Data excerpts
━━━━━━━━━━━━━━━━━━━━━━━━━━━━━━

<file path="src/rtl/pzcorebus_request_arbiter.sv">
// rtl/pzcorebus_request_arbiter.sv - round-robin command arbiter with in-order write-data routing
module pzcorebus_request_arbiter #(
  parameter int REQUESTERS    = 2,
  parameter int COMMAND_WIDTH = 64,
  parameter int DATA_WIDTH    = 128,
  parameter int ORDER_DEPTH   = 4
) (
  input  logic                                i_clk,
  input  logic                                i_rst,
  input  logic [REQUESTERS-1:0]               i_mcmd_valid,
  output logic [REQUESTERS-1:0]               o_scmd_accept,
  input  logic [REQUESTERS*COMMAND_WIDTH-1:0] i_mcmd,
  input  logic [REQUESTERS-1:0]               i_mcmd_with_data,
  input  logic [REQUESTERS-1:0]               i_mdata_valid,
  output logic [REQUESTERS-1:0]               o_sdata_accept,
  input  logic [REQUESTERS*DATA_WIDTH-1:0]    i_mdata,
  input  logic [REQUESTERS-1:0]               i_mdata_last,
  output logic                                o_mcmd_valid,
  input  logic                                i_scmd_accept,
  output logic [COMMAND_WIDTH-1:0]            o_mcmd,
  output logic                                o_mcmd_with_data,
  output logic                                o_mdata_valid,
  input  logic                                i_sdata_accept,
  output logic [DATA_WIDTH-1:0]               o_mdata,
  output logic                                o_mdata_last,
  output logic                                o_order_full
);

  localparam int IW   = (REQUESTERS > 1) ? $clog2(REQUESTERS) : 1;
  localparam int PW   = (ORDER_DEPTH > 1) ? $clog2(ORDER_DEPTH) : 1;
  localparam int CNTW = $clog2(ORDER_DEPTH + 1);

  logic [IW-1:0]   prio_q, prio_d;
  logic            lock_q, lock_d;
  logic [IW-1:0]   lock_idx_q, lock_idx_d;
  logic [IW-1:0]   order_q [ORDER_DEPTH];
  logic [PW-1:0]   wr_ptr_q, wr_ptr_d;
  logic [PW-1:0]   rd_ptr_q, rd_ptr_d;
  logic [CNTW-1:0] count_q, count_d;

  logic                  order_full;
  logic                  order_empty;
  logic [REQUESTERS-1:0] eligible;
  logic                  any_eligible;
  logic [IW-1:0]         winner;
  logic [IW-1:0]         grant;
  logic [IW-1:0]         head;
  logic                  cmd_valid;
  logic                  cmd_hs;
  logic                  push;
  logic                  pop;

  // Eligibility looks only at the registered count, so a same-cycle pop never frees a slot early.
  assign order_full  = (count_q == CNTW'(ORDER_DEPTH));
  assign order_empty = (count_q == '0);
  assign eligible    = i_mcmd_valid & ~(i_mcmd_with_data & {REQUESTERS{order_full}});
  assign head        = order_q[rd_ptr_q];

  always_comb begin
    logic [IW:0] sum;
    sum          = '0;
    winner       = prio_q;
    any_eligible = 1'b0;
    // Walk from the farthest slot back to P so the closest eligible requester wins last.
    for (int i = REQUESTERS - 1; i >= 0; i--) begin
      sum = {1'b0, prio_q} + (IW + 1)'(i);
      if (sum >= (IW + 1)'(REQUESTERS)) begin
        sum = sum - (IW + 1)'(REQUESTERS);
      end
      if (eligible[sum[IW-1:0]]) begin
        winner       = sum[IW-1:0];
        any_eligible = 1'b1;
      end
    end
  end

  assign grant     = lock_q ? lock_idx_q : winner;
  assign cmd_valid = lock_q | any_eligible;

  assign o_mcmd_valid     = cmd_valid & ~i_rst;
  assign o_mcmd           = i_mcmd[int'(grant)*COMMAND_WIDTH +: COMMAND_WIDTH];
  assign o_mcmd_with_data = i_mcmd_with_data[grant];
  assign o_mdata_valid    = ~order_empty & i_mdata_valid[head] & ~i_rst;
  assign o_mdata          = i_mdata[int'(head)*DATA_WIDTH +: DATA_WIDTH];
  assign o_mdata_last     = i_mdata_last[head];
  assign o_order_full     = order_full & ~i_rst;

  always_comb begin
    o_scmd_accept  = '0;
    o_sdata_accept = '0;
    if (!i_rst && cmd_valid) begin
      o_scmd_accept[grant] = i_scmd_accept;
    end
    if (!i_rst && !order_empty) begin
      o_sdata_accept[head] = i_sdata_accept;
    end
  end

  assign cmd_hs = o_mcmd_valid & i_scmd_accept;
  assign push   = cmd_hs & o_mcmd_with_data;
  assign pop    = o_mdata_valid & i_sdata_accept & o_mdata_last;

  always_comb begin
    prio_d     = prio_q;
    lock_d     = lock_q;
    lock_idx_d = lock_idx_q;
    if (cmd_hs) begin
      lock_d = 1'b0;
      prio_d = (grant == IW'(REQUESTERS - 1)) ? '0 : grant + 1'b1;
    end else if (o_mcmd_valid) begin
      lock_d     = 1'b1;
      lock_idx_d = grant;
    end
  end

  always_comb begin
    wr_ptr_d = wr_ptr_q;
    rd_ptr_d = rd_ptr_q;
    count_d  = count_q;
    if (push) begin
      wr_ptr_d = (wr_ptr_q == PW'(ORDER_DEPTH - 1)) ? '0 : wr_ptr_q + 1'b1;
    end
    if (pop) begin
      rd_ptr_d = (rd_ptr_q == PW'(ORDER_DEPTH - 1)) ? '0 : rd_ptr_q + 1'b1;
    end
    case ({push, pop})
      2'b10:   count_d = count_q + 1'b1;
      2'b01:   count_d = count_q - 1'b1;
      default: count_d = count_q;
    endcase
  end

  always_ff @(posedge i_clk or posedge i_rst) begin
    if (i_rst) begin
      prio_q     <= '0;
      lock_q     <= 1'b0;
      lock_idx_q <= '0;
      wr_ptr_q   <= '0;
      rd_ptr_q   <= '0;
      count_q    <= '0;
    end else begin
      prio_q     <= prio_d;
      lock_q     <= lock_d;
      lock_idx_q <= lock_idx_d;
      wr_ptr_q   <= wr_ptr_d;
      rd_ptr_q   <= rd_ptr_d;
      count_q    <= count_d;
    end
  end

  always_ff @(posedge i_clk) begin
    if (push) begin
      order_q[wr_ptr_q] <= grant;
    end
  end

  assert property (@(posedge i_clk) disable iff (i_rst) !(push && order_full && !pop));

endmodule
</file>
<file path="config.mk">
export PLATFORM = sky130hd
export DESIGN_NAME = pzcorebus_request_arbiter
export DESIGN_NICKNAME = d
export VERILOG_FILES = /design/src/rtl/pzcorebus_request_arbiter.sv
export SDC_FILE = /design/constraint.sdc
export NUM_CORES = 1
export LEC_CHECK = 0
export CORE_AREA = 2 2 235 237
export CTS_CLUSTER_SIZE = 14
export DETAILED_ROUTE_END_ITERATION = 10
export DIE_AREA = 0 0 237 239
export SLEW_MARGIN = 20
export SYNTH_ARGS = -nofsm -noshare
export SYNTH_HDL_FRONTEND = slang
export SYNTH_SLANG_ARGS = --single-unit
</file>
<file path="constraint.sdc">
create_clock -name i_clk -period 2.87 [get_ports i_clk]
set_input_delay 0.574 -clock i_clk [delete_from_list [all_inputs] [get_ports i_clk]]
set_output_delay 0.574 -clock i_clk [all_outputs]
set_load 0.05 [all_outputs]
</file>
After elaboration in Yosys (flattened, before gate mapping)
Memories as Yosys holds them, arrays and structs flattened.
Index checks and enable logic that the tools add are counted.
Widths: inputs -> output; s select.

word-level totals
  register bits after elaboration = 10
  memory bits (writable) = 4
  bits of input ports = 396
  output and inout port bits = 201
  word-level logic and storage cells = 88
  memories = 1

operators by class
  add/sub/neg operators = 8
  magnitude comparators = 8
  equality and inequality tests = 5
  shifts and indexed selects = 2
  multiplexer cells = 31
  bitwise logic cells = 17
  reductions and logical operators = 10

memories
  memory   depth  width  read ports  clocked after Yosys merged registers in  wr ports  RTL line  RTL
  order_q  4      1      1           0                                        1         36        logic [IW-1:0] order_q [ORDER_DEPTH];

operator list
  cell                 count
  $shiftx 256x9->128   1
  $shiftx 128x8->64    1
  $mux 1               24
  $and 1x1->1          8
  $and 2x2->2          4
  $lt 1x2->1 const B   4
  $mux 2               4
  $eq 2x2->1 const B   3
  $pmux 3 s2           1
  $add 2x1->2 const B  2
  $logic_and 1x1->1    4
  $reduce_bool 2->1    2
  $add 3x1->3 const B  1
  $eq 3x3->1 const B   1
  $logic_not 3->1      1
  $not 1->1            3
  $sub 3x1->3 const B  1
  $add 1x1->2 const B  1
  $demux 1 s1          2
  $eq 2x1->1 const B   1
  $ge 1x1->1 const B   2
  $ge 1x2->1 const B   1
  $ge 2x2->1 const B   1
  $logic_not 1->1      2
  other kinds (5)      6

Depth between registers and ports, before layout
Gate-level depths: netlist of run 1.

  depth after elaboration = 15
  mapped depth = 12

Worst setup path after synthesis of run 1
OpenSTA, ideal clock, no wires.

  path type = register to output
  start point = reg rd_ptr_q[0]
  end point = out o_mdata_valid
  arrival time = 2.531 ns
  data required time = 2.296 ns
  setup slack = -0.235 ns
  stages on the path, launching flop included = 7
  cells stage by stage = dfrtp_1 mux4_2 buf_2 buf_2 buf_2 mux2i_1 nor3_1

on the way
  word-level cells in the longest chain between the ends = 5

RTL lines
  item                                       RTL line  RTL
  from (decl)                                38        logic [PW-1:0] rd_ptr_q, rd_ptr_d;
  from (signal assigned)                     146       rd_ptr_q <= rd_ptr_d;
  $mem_v2 4x1                                -
  $mux 1 (implied by the code) (2 in a row)  83        assign o_mdata_valid = ~order_empty & i_mdata_valid[head] & ~i_rst;
  $and 1x1->1 (2 in a row)                   83
  to (decl)                                  22        output logic o_mdata_valid,

Every way passes these cells. The select of a mux whose other input is x is not followed.

Final worst setup path of run 1
  start point = reg rd_ptr_q[0]
  end point = out o_mdata[41]

on the way
  word-level cells in the longest chain between the ends = 2

RTL lines
  item                RTL line  RTL
  $mem_v2 4x1         -
  $shiftx 256x9->128  84        assign o_mdata = i_mdata[int'(head)*DATA_WIDTH +: DATA_WIDTH];
  to (decl)           24        output logic [DATA_WIDTH-1:0] o_mdata,

Every way passes these cells.

==> flow_summary.toml, run 1 <==
[clock_network]
insertion_delay_ns = 0.24
postCtsHoldBufs = 0
clk_path_buf_depth = 2
cts_tree = "built"
cts-root-buf = "clkbuf_16"
cts_made_buffers = 3
clk_pin_slew_ns = 0.04
clock_sinks = 14
htree_levels = 1

[die]
die_w_um = 237
core-area_um2 = 54300
die_area_um2 = 56600
rows = 86
initial_core_util_pct = 5.97
ioPinCount = 597
die_y_um = 239

[routing]
firstDrtPassIters = 4
wirelength_mm = 37.0
vias = 5665
drt_iter0_drc = 146
viasPerCell = 3.23
postRouteAntennaNets = 0
drc = 0
wire_per_inst_um = 21.1

[yosys]
synthCells = 432
netlist_area_um2 = 3250
synth_seq_cells = 14
yosys_warnings = 0
yosysTopAreaCellShare_pct = 46.1
synth_nets = 835
netlist_top_cells_area = "mux2_2 (46%), nand2_1 (23%), dfrtp_1 (7.7%)"
synthDistinctLibCells = 32
syn_avg_cell_area_um2 = 7.51
ys_seq_area_share_pct = 11.4
synth_edf_count = 4
synthArstFlopShare_pct = 71.4
synth-main-ff-cell = "dfrtp_1"
synth_top_cell_by_area = "mux2_2"

[global_route]
grt_usage_pct = 12.2
grt_first_pass_wirelength_mm = 47.7
antenna_found_initial = 13
met1_usage_pct = 11.6
first_global_vias = 6090
top_usage_layer = "met2"
grtUsageMet3_pct = 3.34
grt_use_met2_pct = 24.3
overflow = 0
grt_start_max_net_pins = 57

[place]
port_buffers = 596
dp.cells = 1728
dp_hpwl_mm = 31.8
finalWeightedCongestion = 0.864

[finish]
stdcell_count = 1753
nFillCells = 5705
layout_common_cells = "clkdlybuf4s50_1 (391), buf_12 (208), nand2_1 (147)"
final_common_cell = "clkdlybuf4s50_1"
synthToLayoutAreaGrowth_pct = 295
final_nets = 1448
drive_above_1_share_pct = 42.2

[status]
status = "finished clean"

[job]
max-cap-violations = 0

[sta]
fmax_mhz = 350
fin_worst_skew_ns = 0.00216
holdWs_ns = 0.479
relSlewSlack_pct = 59.4
setup_viol = 0
worstMarginPinSlew_ns = 0.600
finalHoldViolations = 0
slew_violations = 0
rsz0062_at_grt = "true"
period_needed_ns = 2.86
timing.final.crit_share_pct = 99.5

[worst_setup_path]
critPathMaxFanout = 28
startpoint_type = "register"
worstPathArrival_ns = 2.28
critPathKind = "register to output port"
reg2reg_setup_slack_ns = 0.17
end_kind = "output port"
worstPathRequired_ns = 2.30

[power_and_ir_drop]
ir_worst_vdd_mv = 0.530
leakage_nw = 5.29
power_mw = 12.1
cellPowerDensity_nw_per_um2 = 943

[hold_path]
hold_class = "register to register"
[area by class of cell]
| cell class | instances | area, um2 | area share (%) |
|---|---|---|---|
| Timing Repair Buffer | 637 | 8570 | 66.8 |
| Multi-Input combinational cell | 377 | 2850 | 22.2 |
| Tap cell | 704 | 881 | 6.87 |
| Sequential cell | 14 | 372 | 2.90 |
| Clock buffer | 3 | 75.1 | 0.585 |
| Inverter | 12 | 61.3 | 0.478 |
| Antenna cell | 5 | 12.5 | 0.0976 |
| Clock inverter | 1 | 3.75 | 0.0293 |
[metal layers]
layer / up-vias / wire length, um
li1: 2669 / -
met1: 2537 / 12100
met2: 400 / 20100
met3: 51 / 3090
met4: 8 / 1620
met5: - / 57
[stage by stage]
step / util, % / TNS [ns] / setup slack, ns / instance area [um2]
2_1_floorplan: - / 0 / 0.0786 / 3250
3_3_place_gp: 22.4 / -10.88 / -0.248 / 12200
3_5_place_dp: 22.4 / -12.99 / -0.289 / 12200
4_1_cts: 23.5 / 0 / 0.00328 / 12700
5_1_grt: 23.6 / -0.451 / -0.0436 / 12800
6_report: 23.6 / 0 / 0.0140 / 12800
[path summary, 6_finish.rpt]
path / to / start / depth (start not counted)
max in group asynchronous: count_q[1] / i_rst / 4
min in group asynchronous: lock_q / i_rst / 4
worst min-delay path: prio_q / prio_q / 1
worst max-delay path: o_mdata[41] / rd_ptr_q[0] / 6
worst min register to register: prio_q / prio_q / 1
worst max register to register: count_q[2] / rd_ptr_q[0] / 11
[worst max-delay path, stage by stage, from the launching register on]
cell     delay, ns
dfrtp_1       0.36
mux4_4        0.66
buf_12        0.18
buf_12        0.13
buf_16        0.17
mux2_4        0.35
buf_12        0.16
[synth_stat cells (all sizes together), types with 2 or more instances]
library cell / n
nand2: 195
mux2: 135
buf: 26
inv: 12
dfrtp: 10
nor2: 7
and2: 6
ha: 6
edfxtp: 4
nand3: 4
clkbuf: 3
mux2i: 3
a21o: 2
nand4bb: 2
nor2b: 2
nor3: 2
o21ai: 2
xor2: 2
[what timing repair did]
action                                  in CTS  in global routing
pin swaps                                    9                  5
cloned                                       8                  1
endpoints found under the hold margin        0                  0
setup buffers                                8                  1
resized for setup                           69                 17
endpoints found under the setup margin     155                 51
[where the power goes]
group / leakage [nW] / total, mW / internal [mW] / switching [mW]
registers: 0.155 / 0.346 / 0.282 / 0.0636
clock network: 0.0386 / 0.261 / 0.184 / 0.0770
logic: 5.09 / 11.5 / 5.43 / 6.05
total: 5.29 / 12.1 / 5.90 / 6.19
[kinds of logic after synthesis]
logic type / synth area share [%]
and+or+nand+nor: 27.4
muxes: 49.0
buffers and inverters: 5.98
DFF: 11.4
AOI/OAI and AO/OA: 2.54
adders and majority gates: 2.93
xor gates and xnor gates: 0.810
[sequential cells by signal (all words and copies together) (netlist names)]
register and cells:
lock_idx_q 1, lock_q 1, rd_ptr_q 2, wr_ptr_q 2
order_q 4, prio_q 1, count_q 3
Power figures use the tool's default switching activity.
==> run 2, diff against run 1 <==
--- a/config.mk
+++ b/config.mk
@@ -5,6 +5,7 @@
 export SDC_FILE = /design/constraint.sdc
 export NUM_CORES = 1
 export LEC_CHECK = 0
+export CAP_MARGIN = 20
 export CORE_AREA = 2 2 235 237
 export CTS_CLUSTER_SIZE = 14
 export DETAILED_ROUTE_END_ITERATION = 10
==> constraint.sdc (replaced) <==
create_clock -name i_clk -period 3.2 [get_ports i_clk]
set_input_delay 0.64 -clock i_clk [delete_from_list [all_inputs] [get_ports i_clk]]
set_output_delay 0.64 -clock i_clk [all_outputs]
set_load 0.05 [all_outputs]
==> run 2 against run 1 <==
  * Wire length down 1.3%
  * Count of clock-buffer cells in the layout unchanged
  * Register-to-register slack better by 0.22 ns
  * Sequential cell count unchanged
  * Utilization down 0.70 points
  * Clock power down 9.2%
  * Clock skew up 0.00066 ns
  * Critical path type unchanged
  * Highest routed layer unchanged
==> flow_summary.toml, run 2 (synthesis gave the netlist of run 1 again) <==
[place]
place_ws_ns = -0.00105
port_buffers = 596
finalWeightedCongestion = 0.860
dp_hpwl_mm = 31.2

[sta]
finalHoldViolations = 0
worstMarginPinSlew_ns = 0.345
setup_viol = 0
fin_worst_skew_ns = 0.00282
fmax_mhz = 317
period_needed_ns = 3.16
slew_violations = 0
relSlewSlack_pct = 76.8
finalWorstSetupSlack_ns = 0.0440
rsz0062_at_grt = "false"
timing.final.crit_share_pct = 98.6

[global_route]
antenna_found_initial = 6
grt_usage_pct = 11.2
first_global_vias = 5673
grt_first_pass_wirelength_mm = 44.9
overflow = 0
grt_start_max_net_pins = 56

[routing]
wire_per_inst_um = 21.0
postRouteAntennaNets = 0
drt_iter0_drc = 140
drc = 0
vias = 5521
wirelength_mm = 36.5
viasPerCell = 3.17
firstDrtPassIters = 4

[worst_setup_path]
crit_top_cell = "buf_12"
cp_slowest_cell = "mux4_4"
crit_path_start = "rd_ptr_q[0]"
path_buf_inv = 3
worstPathArrival_ns = 2.52
path_cells = "mux4_4 -> buf_12 -> buf_12 -> mux2_2 -> buf_12"
critPathMaxFanout = 55
startpoint_type = "register"
critPathKind = "register to output port"
end_kind = "output port"
cp_slowest_stage_delay_ns = 0.78
r2r-start = "rd_ptr_q[0]"
worstPathRequired_ns = 2.56
crit_family = "multiplexers"

[finish]
nFillCells = 5755
reg_top3 = "order_q: 4 flops, count_q: 3 flops"
layout_common_cells = "clkdlybuf4s50_1 (394), buf_12 (202), nand2_1 (191)"
drive_above_1_share_pct = 36.7
top_register = "order_q"
fin_util_pct = 22.9
synthToLayoutAreaGrowth_pct = 283
final_common_cell = "clkdlybuf4s50_1"
largest_reg_flops = 4
final_nets = 1436

[clock_network]
insertion_delay_ns = 0.24
postCtsHoldBufs = 0
clock_sinks = 14
cts-root-buf = "clkbuf_16"
cts_tree = "built"
clk_path_buf_depth = 2
cts_made_buffers = 3
htree_levels = 1
clk_pin_slew_ns = 0.05

[power_and_ir_drop]
power_mw = 10.6
power.share.switching_pct = 52.4
combPwrFrac_pct = 94.7
seq_power_share_pct = 3.0
internal_power_mw = 5.05
cellPowerDensity_nw_per_um2 = 852
pwr-share-clk_pct = 2.2
leakage_nw = 5.16
ir_worst_vdd_mv = 0.431
p_sw_mw = 5.56

[hold_path]
hold_class = "register to register"
min_from = "prio_q"

[die]
die_area_um2 = 56600
rows = 86
die_y_um = 239
die_w_um = 237
initial_core_util_pct = 5.97
core-area_um2 = 54300
ioPinCount = 597

[status]
status = "finished clean"

[job]
max-cap-violations = 0
-- run 2: final cells by class --
cell class | instances | area (um2) | share of cell area [%]
timing repair buffer | 624 | 8330 | 66.9
multi-input combinational | 377 | 2700 | 21.7
tap | 704 | 881 | 7.08
sequential | 14 | 370 | 2.98
clock buffer | 3 | 75.1 | 0.603
inverter | 12 | 71.3 | 0.573
timing repair inverter | 1 | 11.3 | 0.0905
antenna | 3 | 7.51 | 0.0603
clock inverter | 1 | 3.75 | 0.0302
-- run 2: power groups by stage --
stage	combinational (mW)	sequential (mW)	clock [mW]
2_1_floorplan	4.63	0.303	0
3_3_place_gp	9.80	0.320	0
3_5_place_dp	9.84	0.325	0
4_1_cts	9.88	0.322	0.242
5_1_grt	10.4	0.333	0.252
6_report	10.0	0.321	0.237
-- run 2: final timing paths --
kind	cells past startpoint	end	slack, ns
worst min-delay path	1	prio_q	0.48
worst min register to register	1	prio_q	0.48
min in group asynchronous	3	lock_q	0.85
worst max register to register	10	count_q[2]	0.39
worst max-delay path	5	o_mdata[16]	0.04
max in group asynchronous	3	rd_ptr_q[0]	2.20
-- run 2: repair_timing --
action,CTS,global route
buffers inserted,0,2
pin swaps,0,1
gates resized for setup,1,17
setup endpoints to repair,1,65
gates cloned,0,9
-- run 2: routing by layer --
metal | vias up | track usage [%] | wire [um]
li1 | 2644 | - | -
met1 | 2550 | 14.0 | 15300
met2 | 313 | 19.1 | 17400
met3 | 12 | 4.34 | 3600
met4 | 2 | 0.671 | 187
met5 | - | 0 | 13
-- run 2: stage by stage --
step	std cells	TNS, ns	hold WS, ns	instance area, um2
3_3_place_gp	1722	0	0.468	12100
6_report	1739	0	0.480	12400
3_5_place_dp	1722	-0.00105	0.472	12100
5_1_grt	1736	0	0.532	12400
2_1_floorplan	432	0	0.450	3250
4_1_cts	1726	0	0.482	12200
==> run 3, diff against run 2 <==
--- a/config.mk
+++ b/config.mk
@@ -7,6 +7,7 @@
 export LEC_CHECK = 0
 export CAP_MARGIN = 20
 export CORE_AREA = 2 2 235 237
+export CTS_BUF_LIST = sky130_fd_sc_hd__clkbuf_8
 export CTS_CLUSTER_SIZE = 14
 export DETAILED_ROUTE_END_ITERATION = 10
 export DIE_AREA = 0 0 237 239
==> run 3 against run 2 <==
  * Combinational power is essentially flat
  * Die area is the same
  * Fmax grew 2.4%
  * Count of clock-buffer cells in the layout is the same
  * Power shrank 0.81%
  * Global-route usage is essentially flat
  * Cell area shrank 0.24%
  * Sequential cell count is the same
  * Sequential share of layout area is essentially flat
  * Critical path type is now input port to output port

━━━━━━━━━━━━━━━━━━━━━━━━━━━━━━

▶ _ACTIVITY_: Copy out every line of the records that the string "resized" appears in.

▶ _SOLUTION FOR THIS EXERCISE_:
resized for setup                           69                 17
gates resized for setup,1,17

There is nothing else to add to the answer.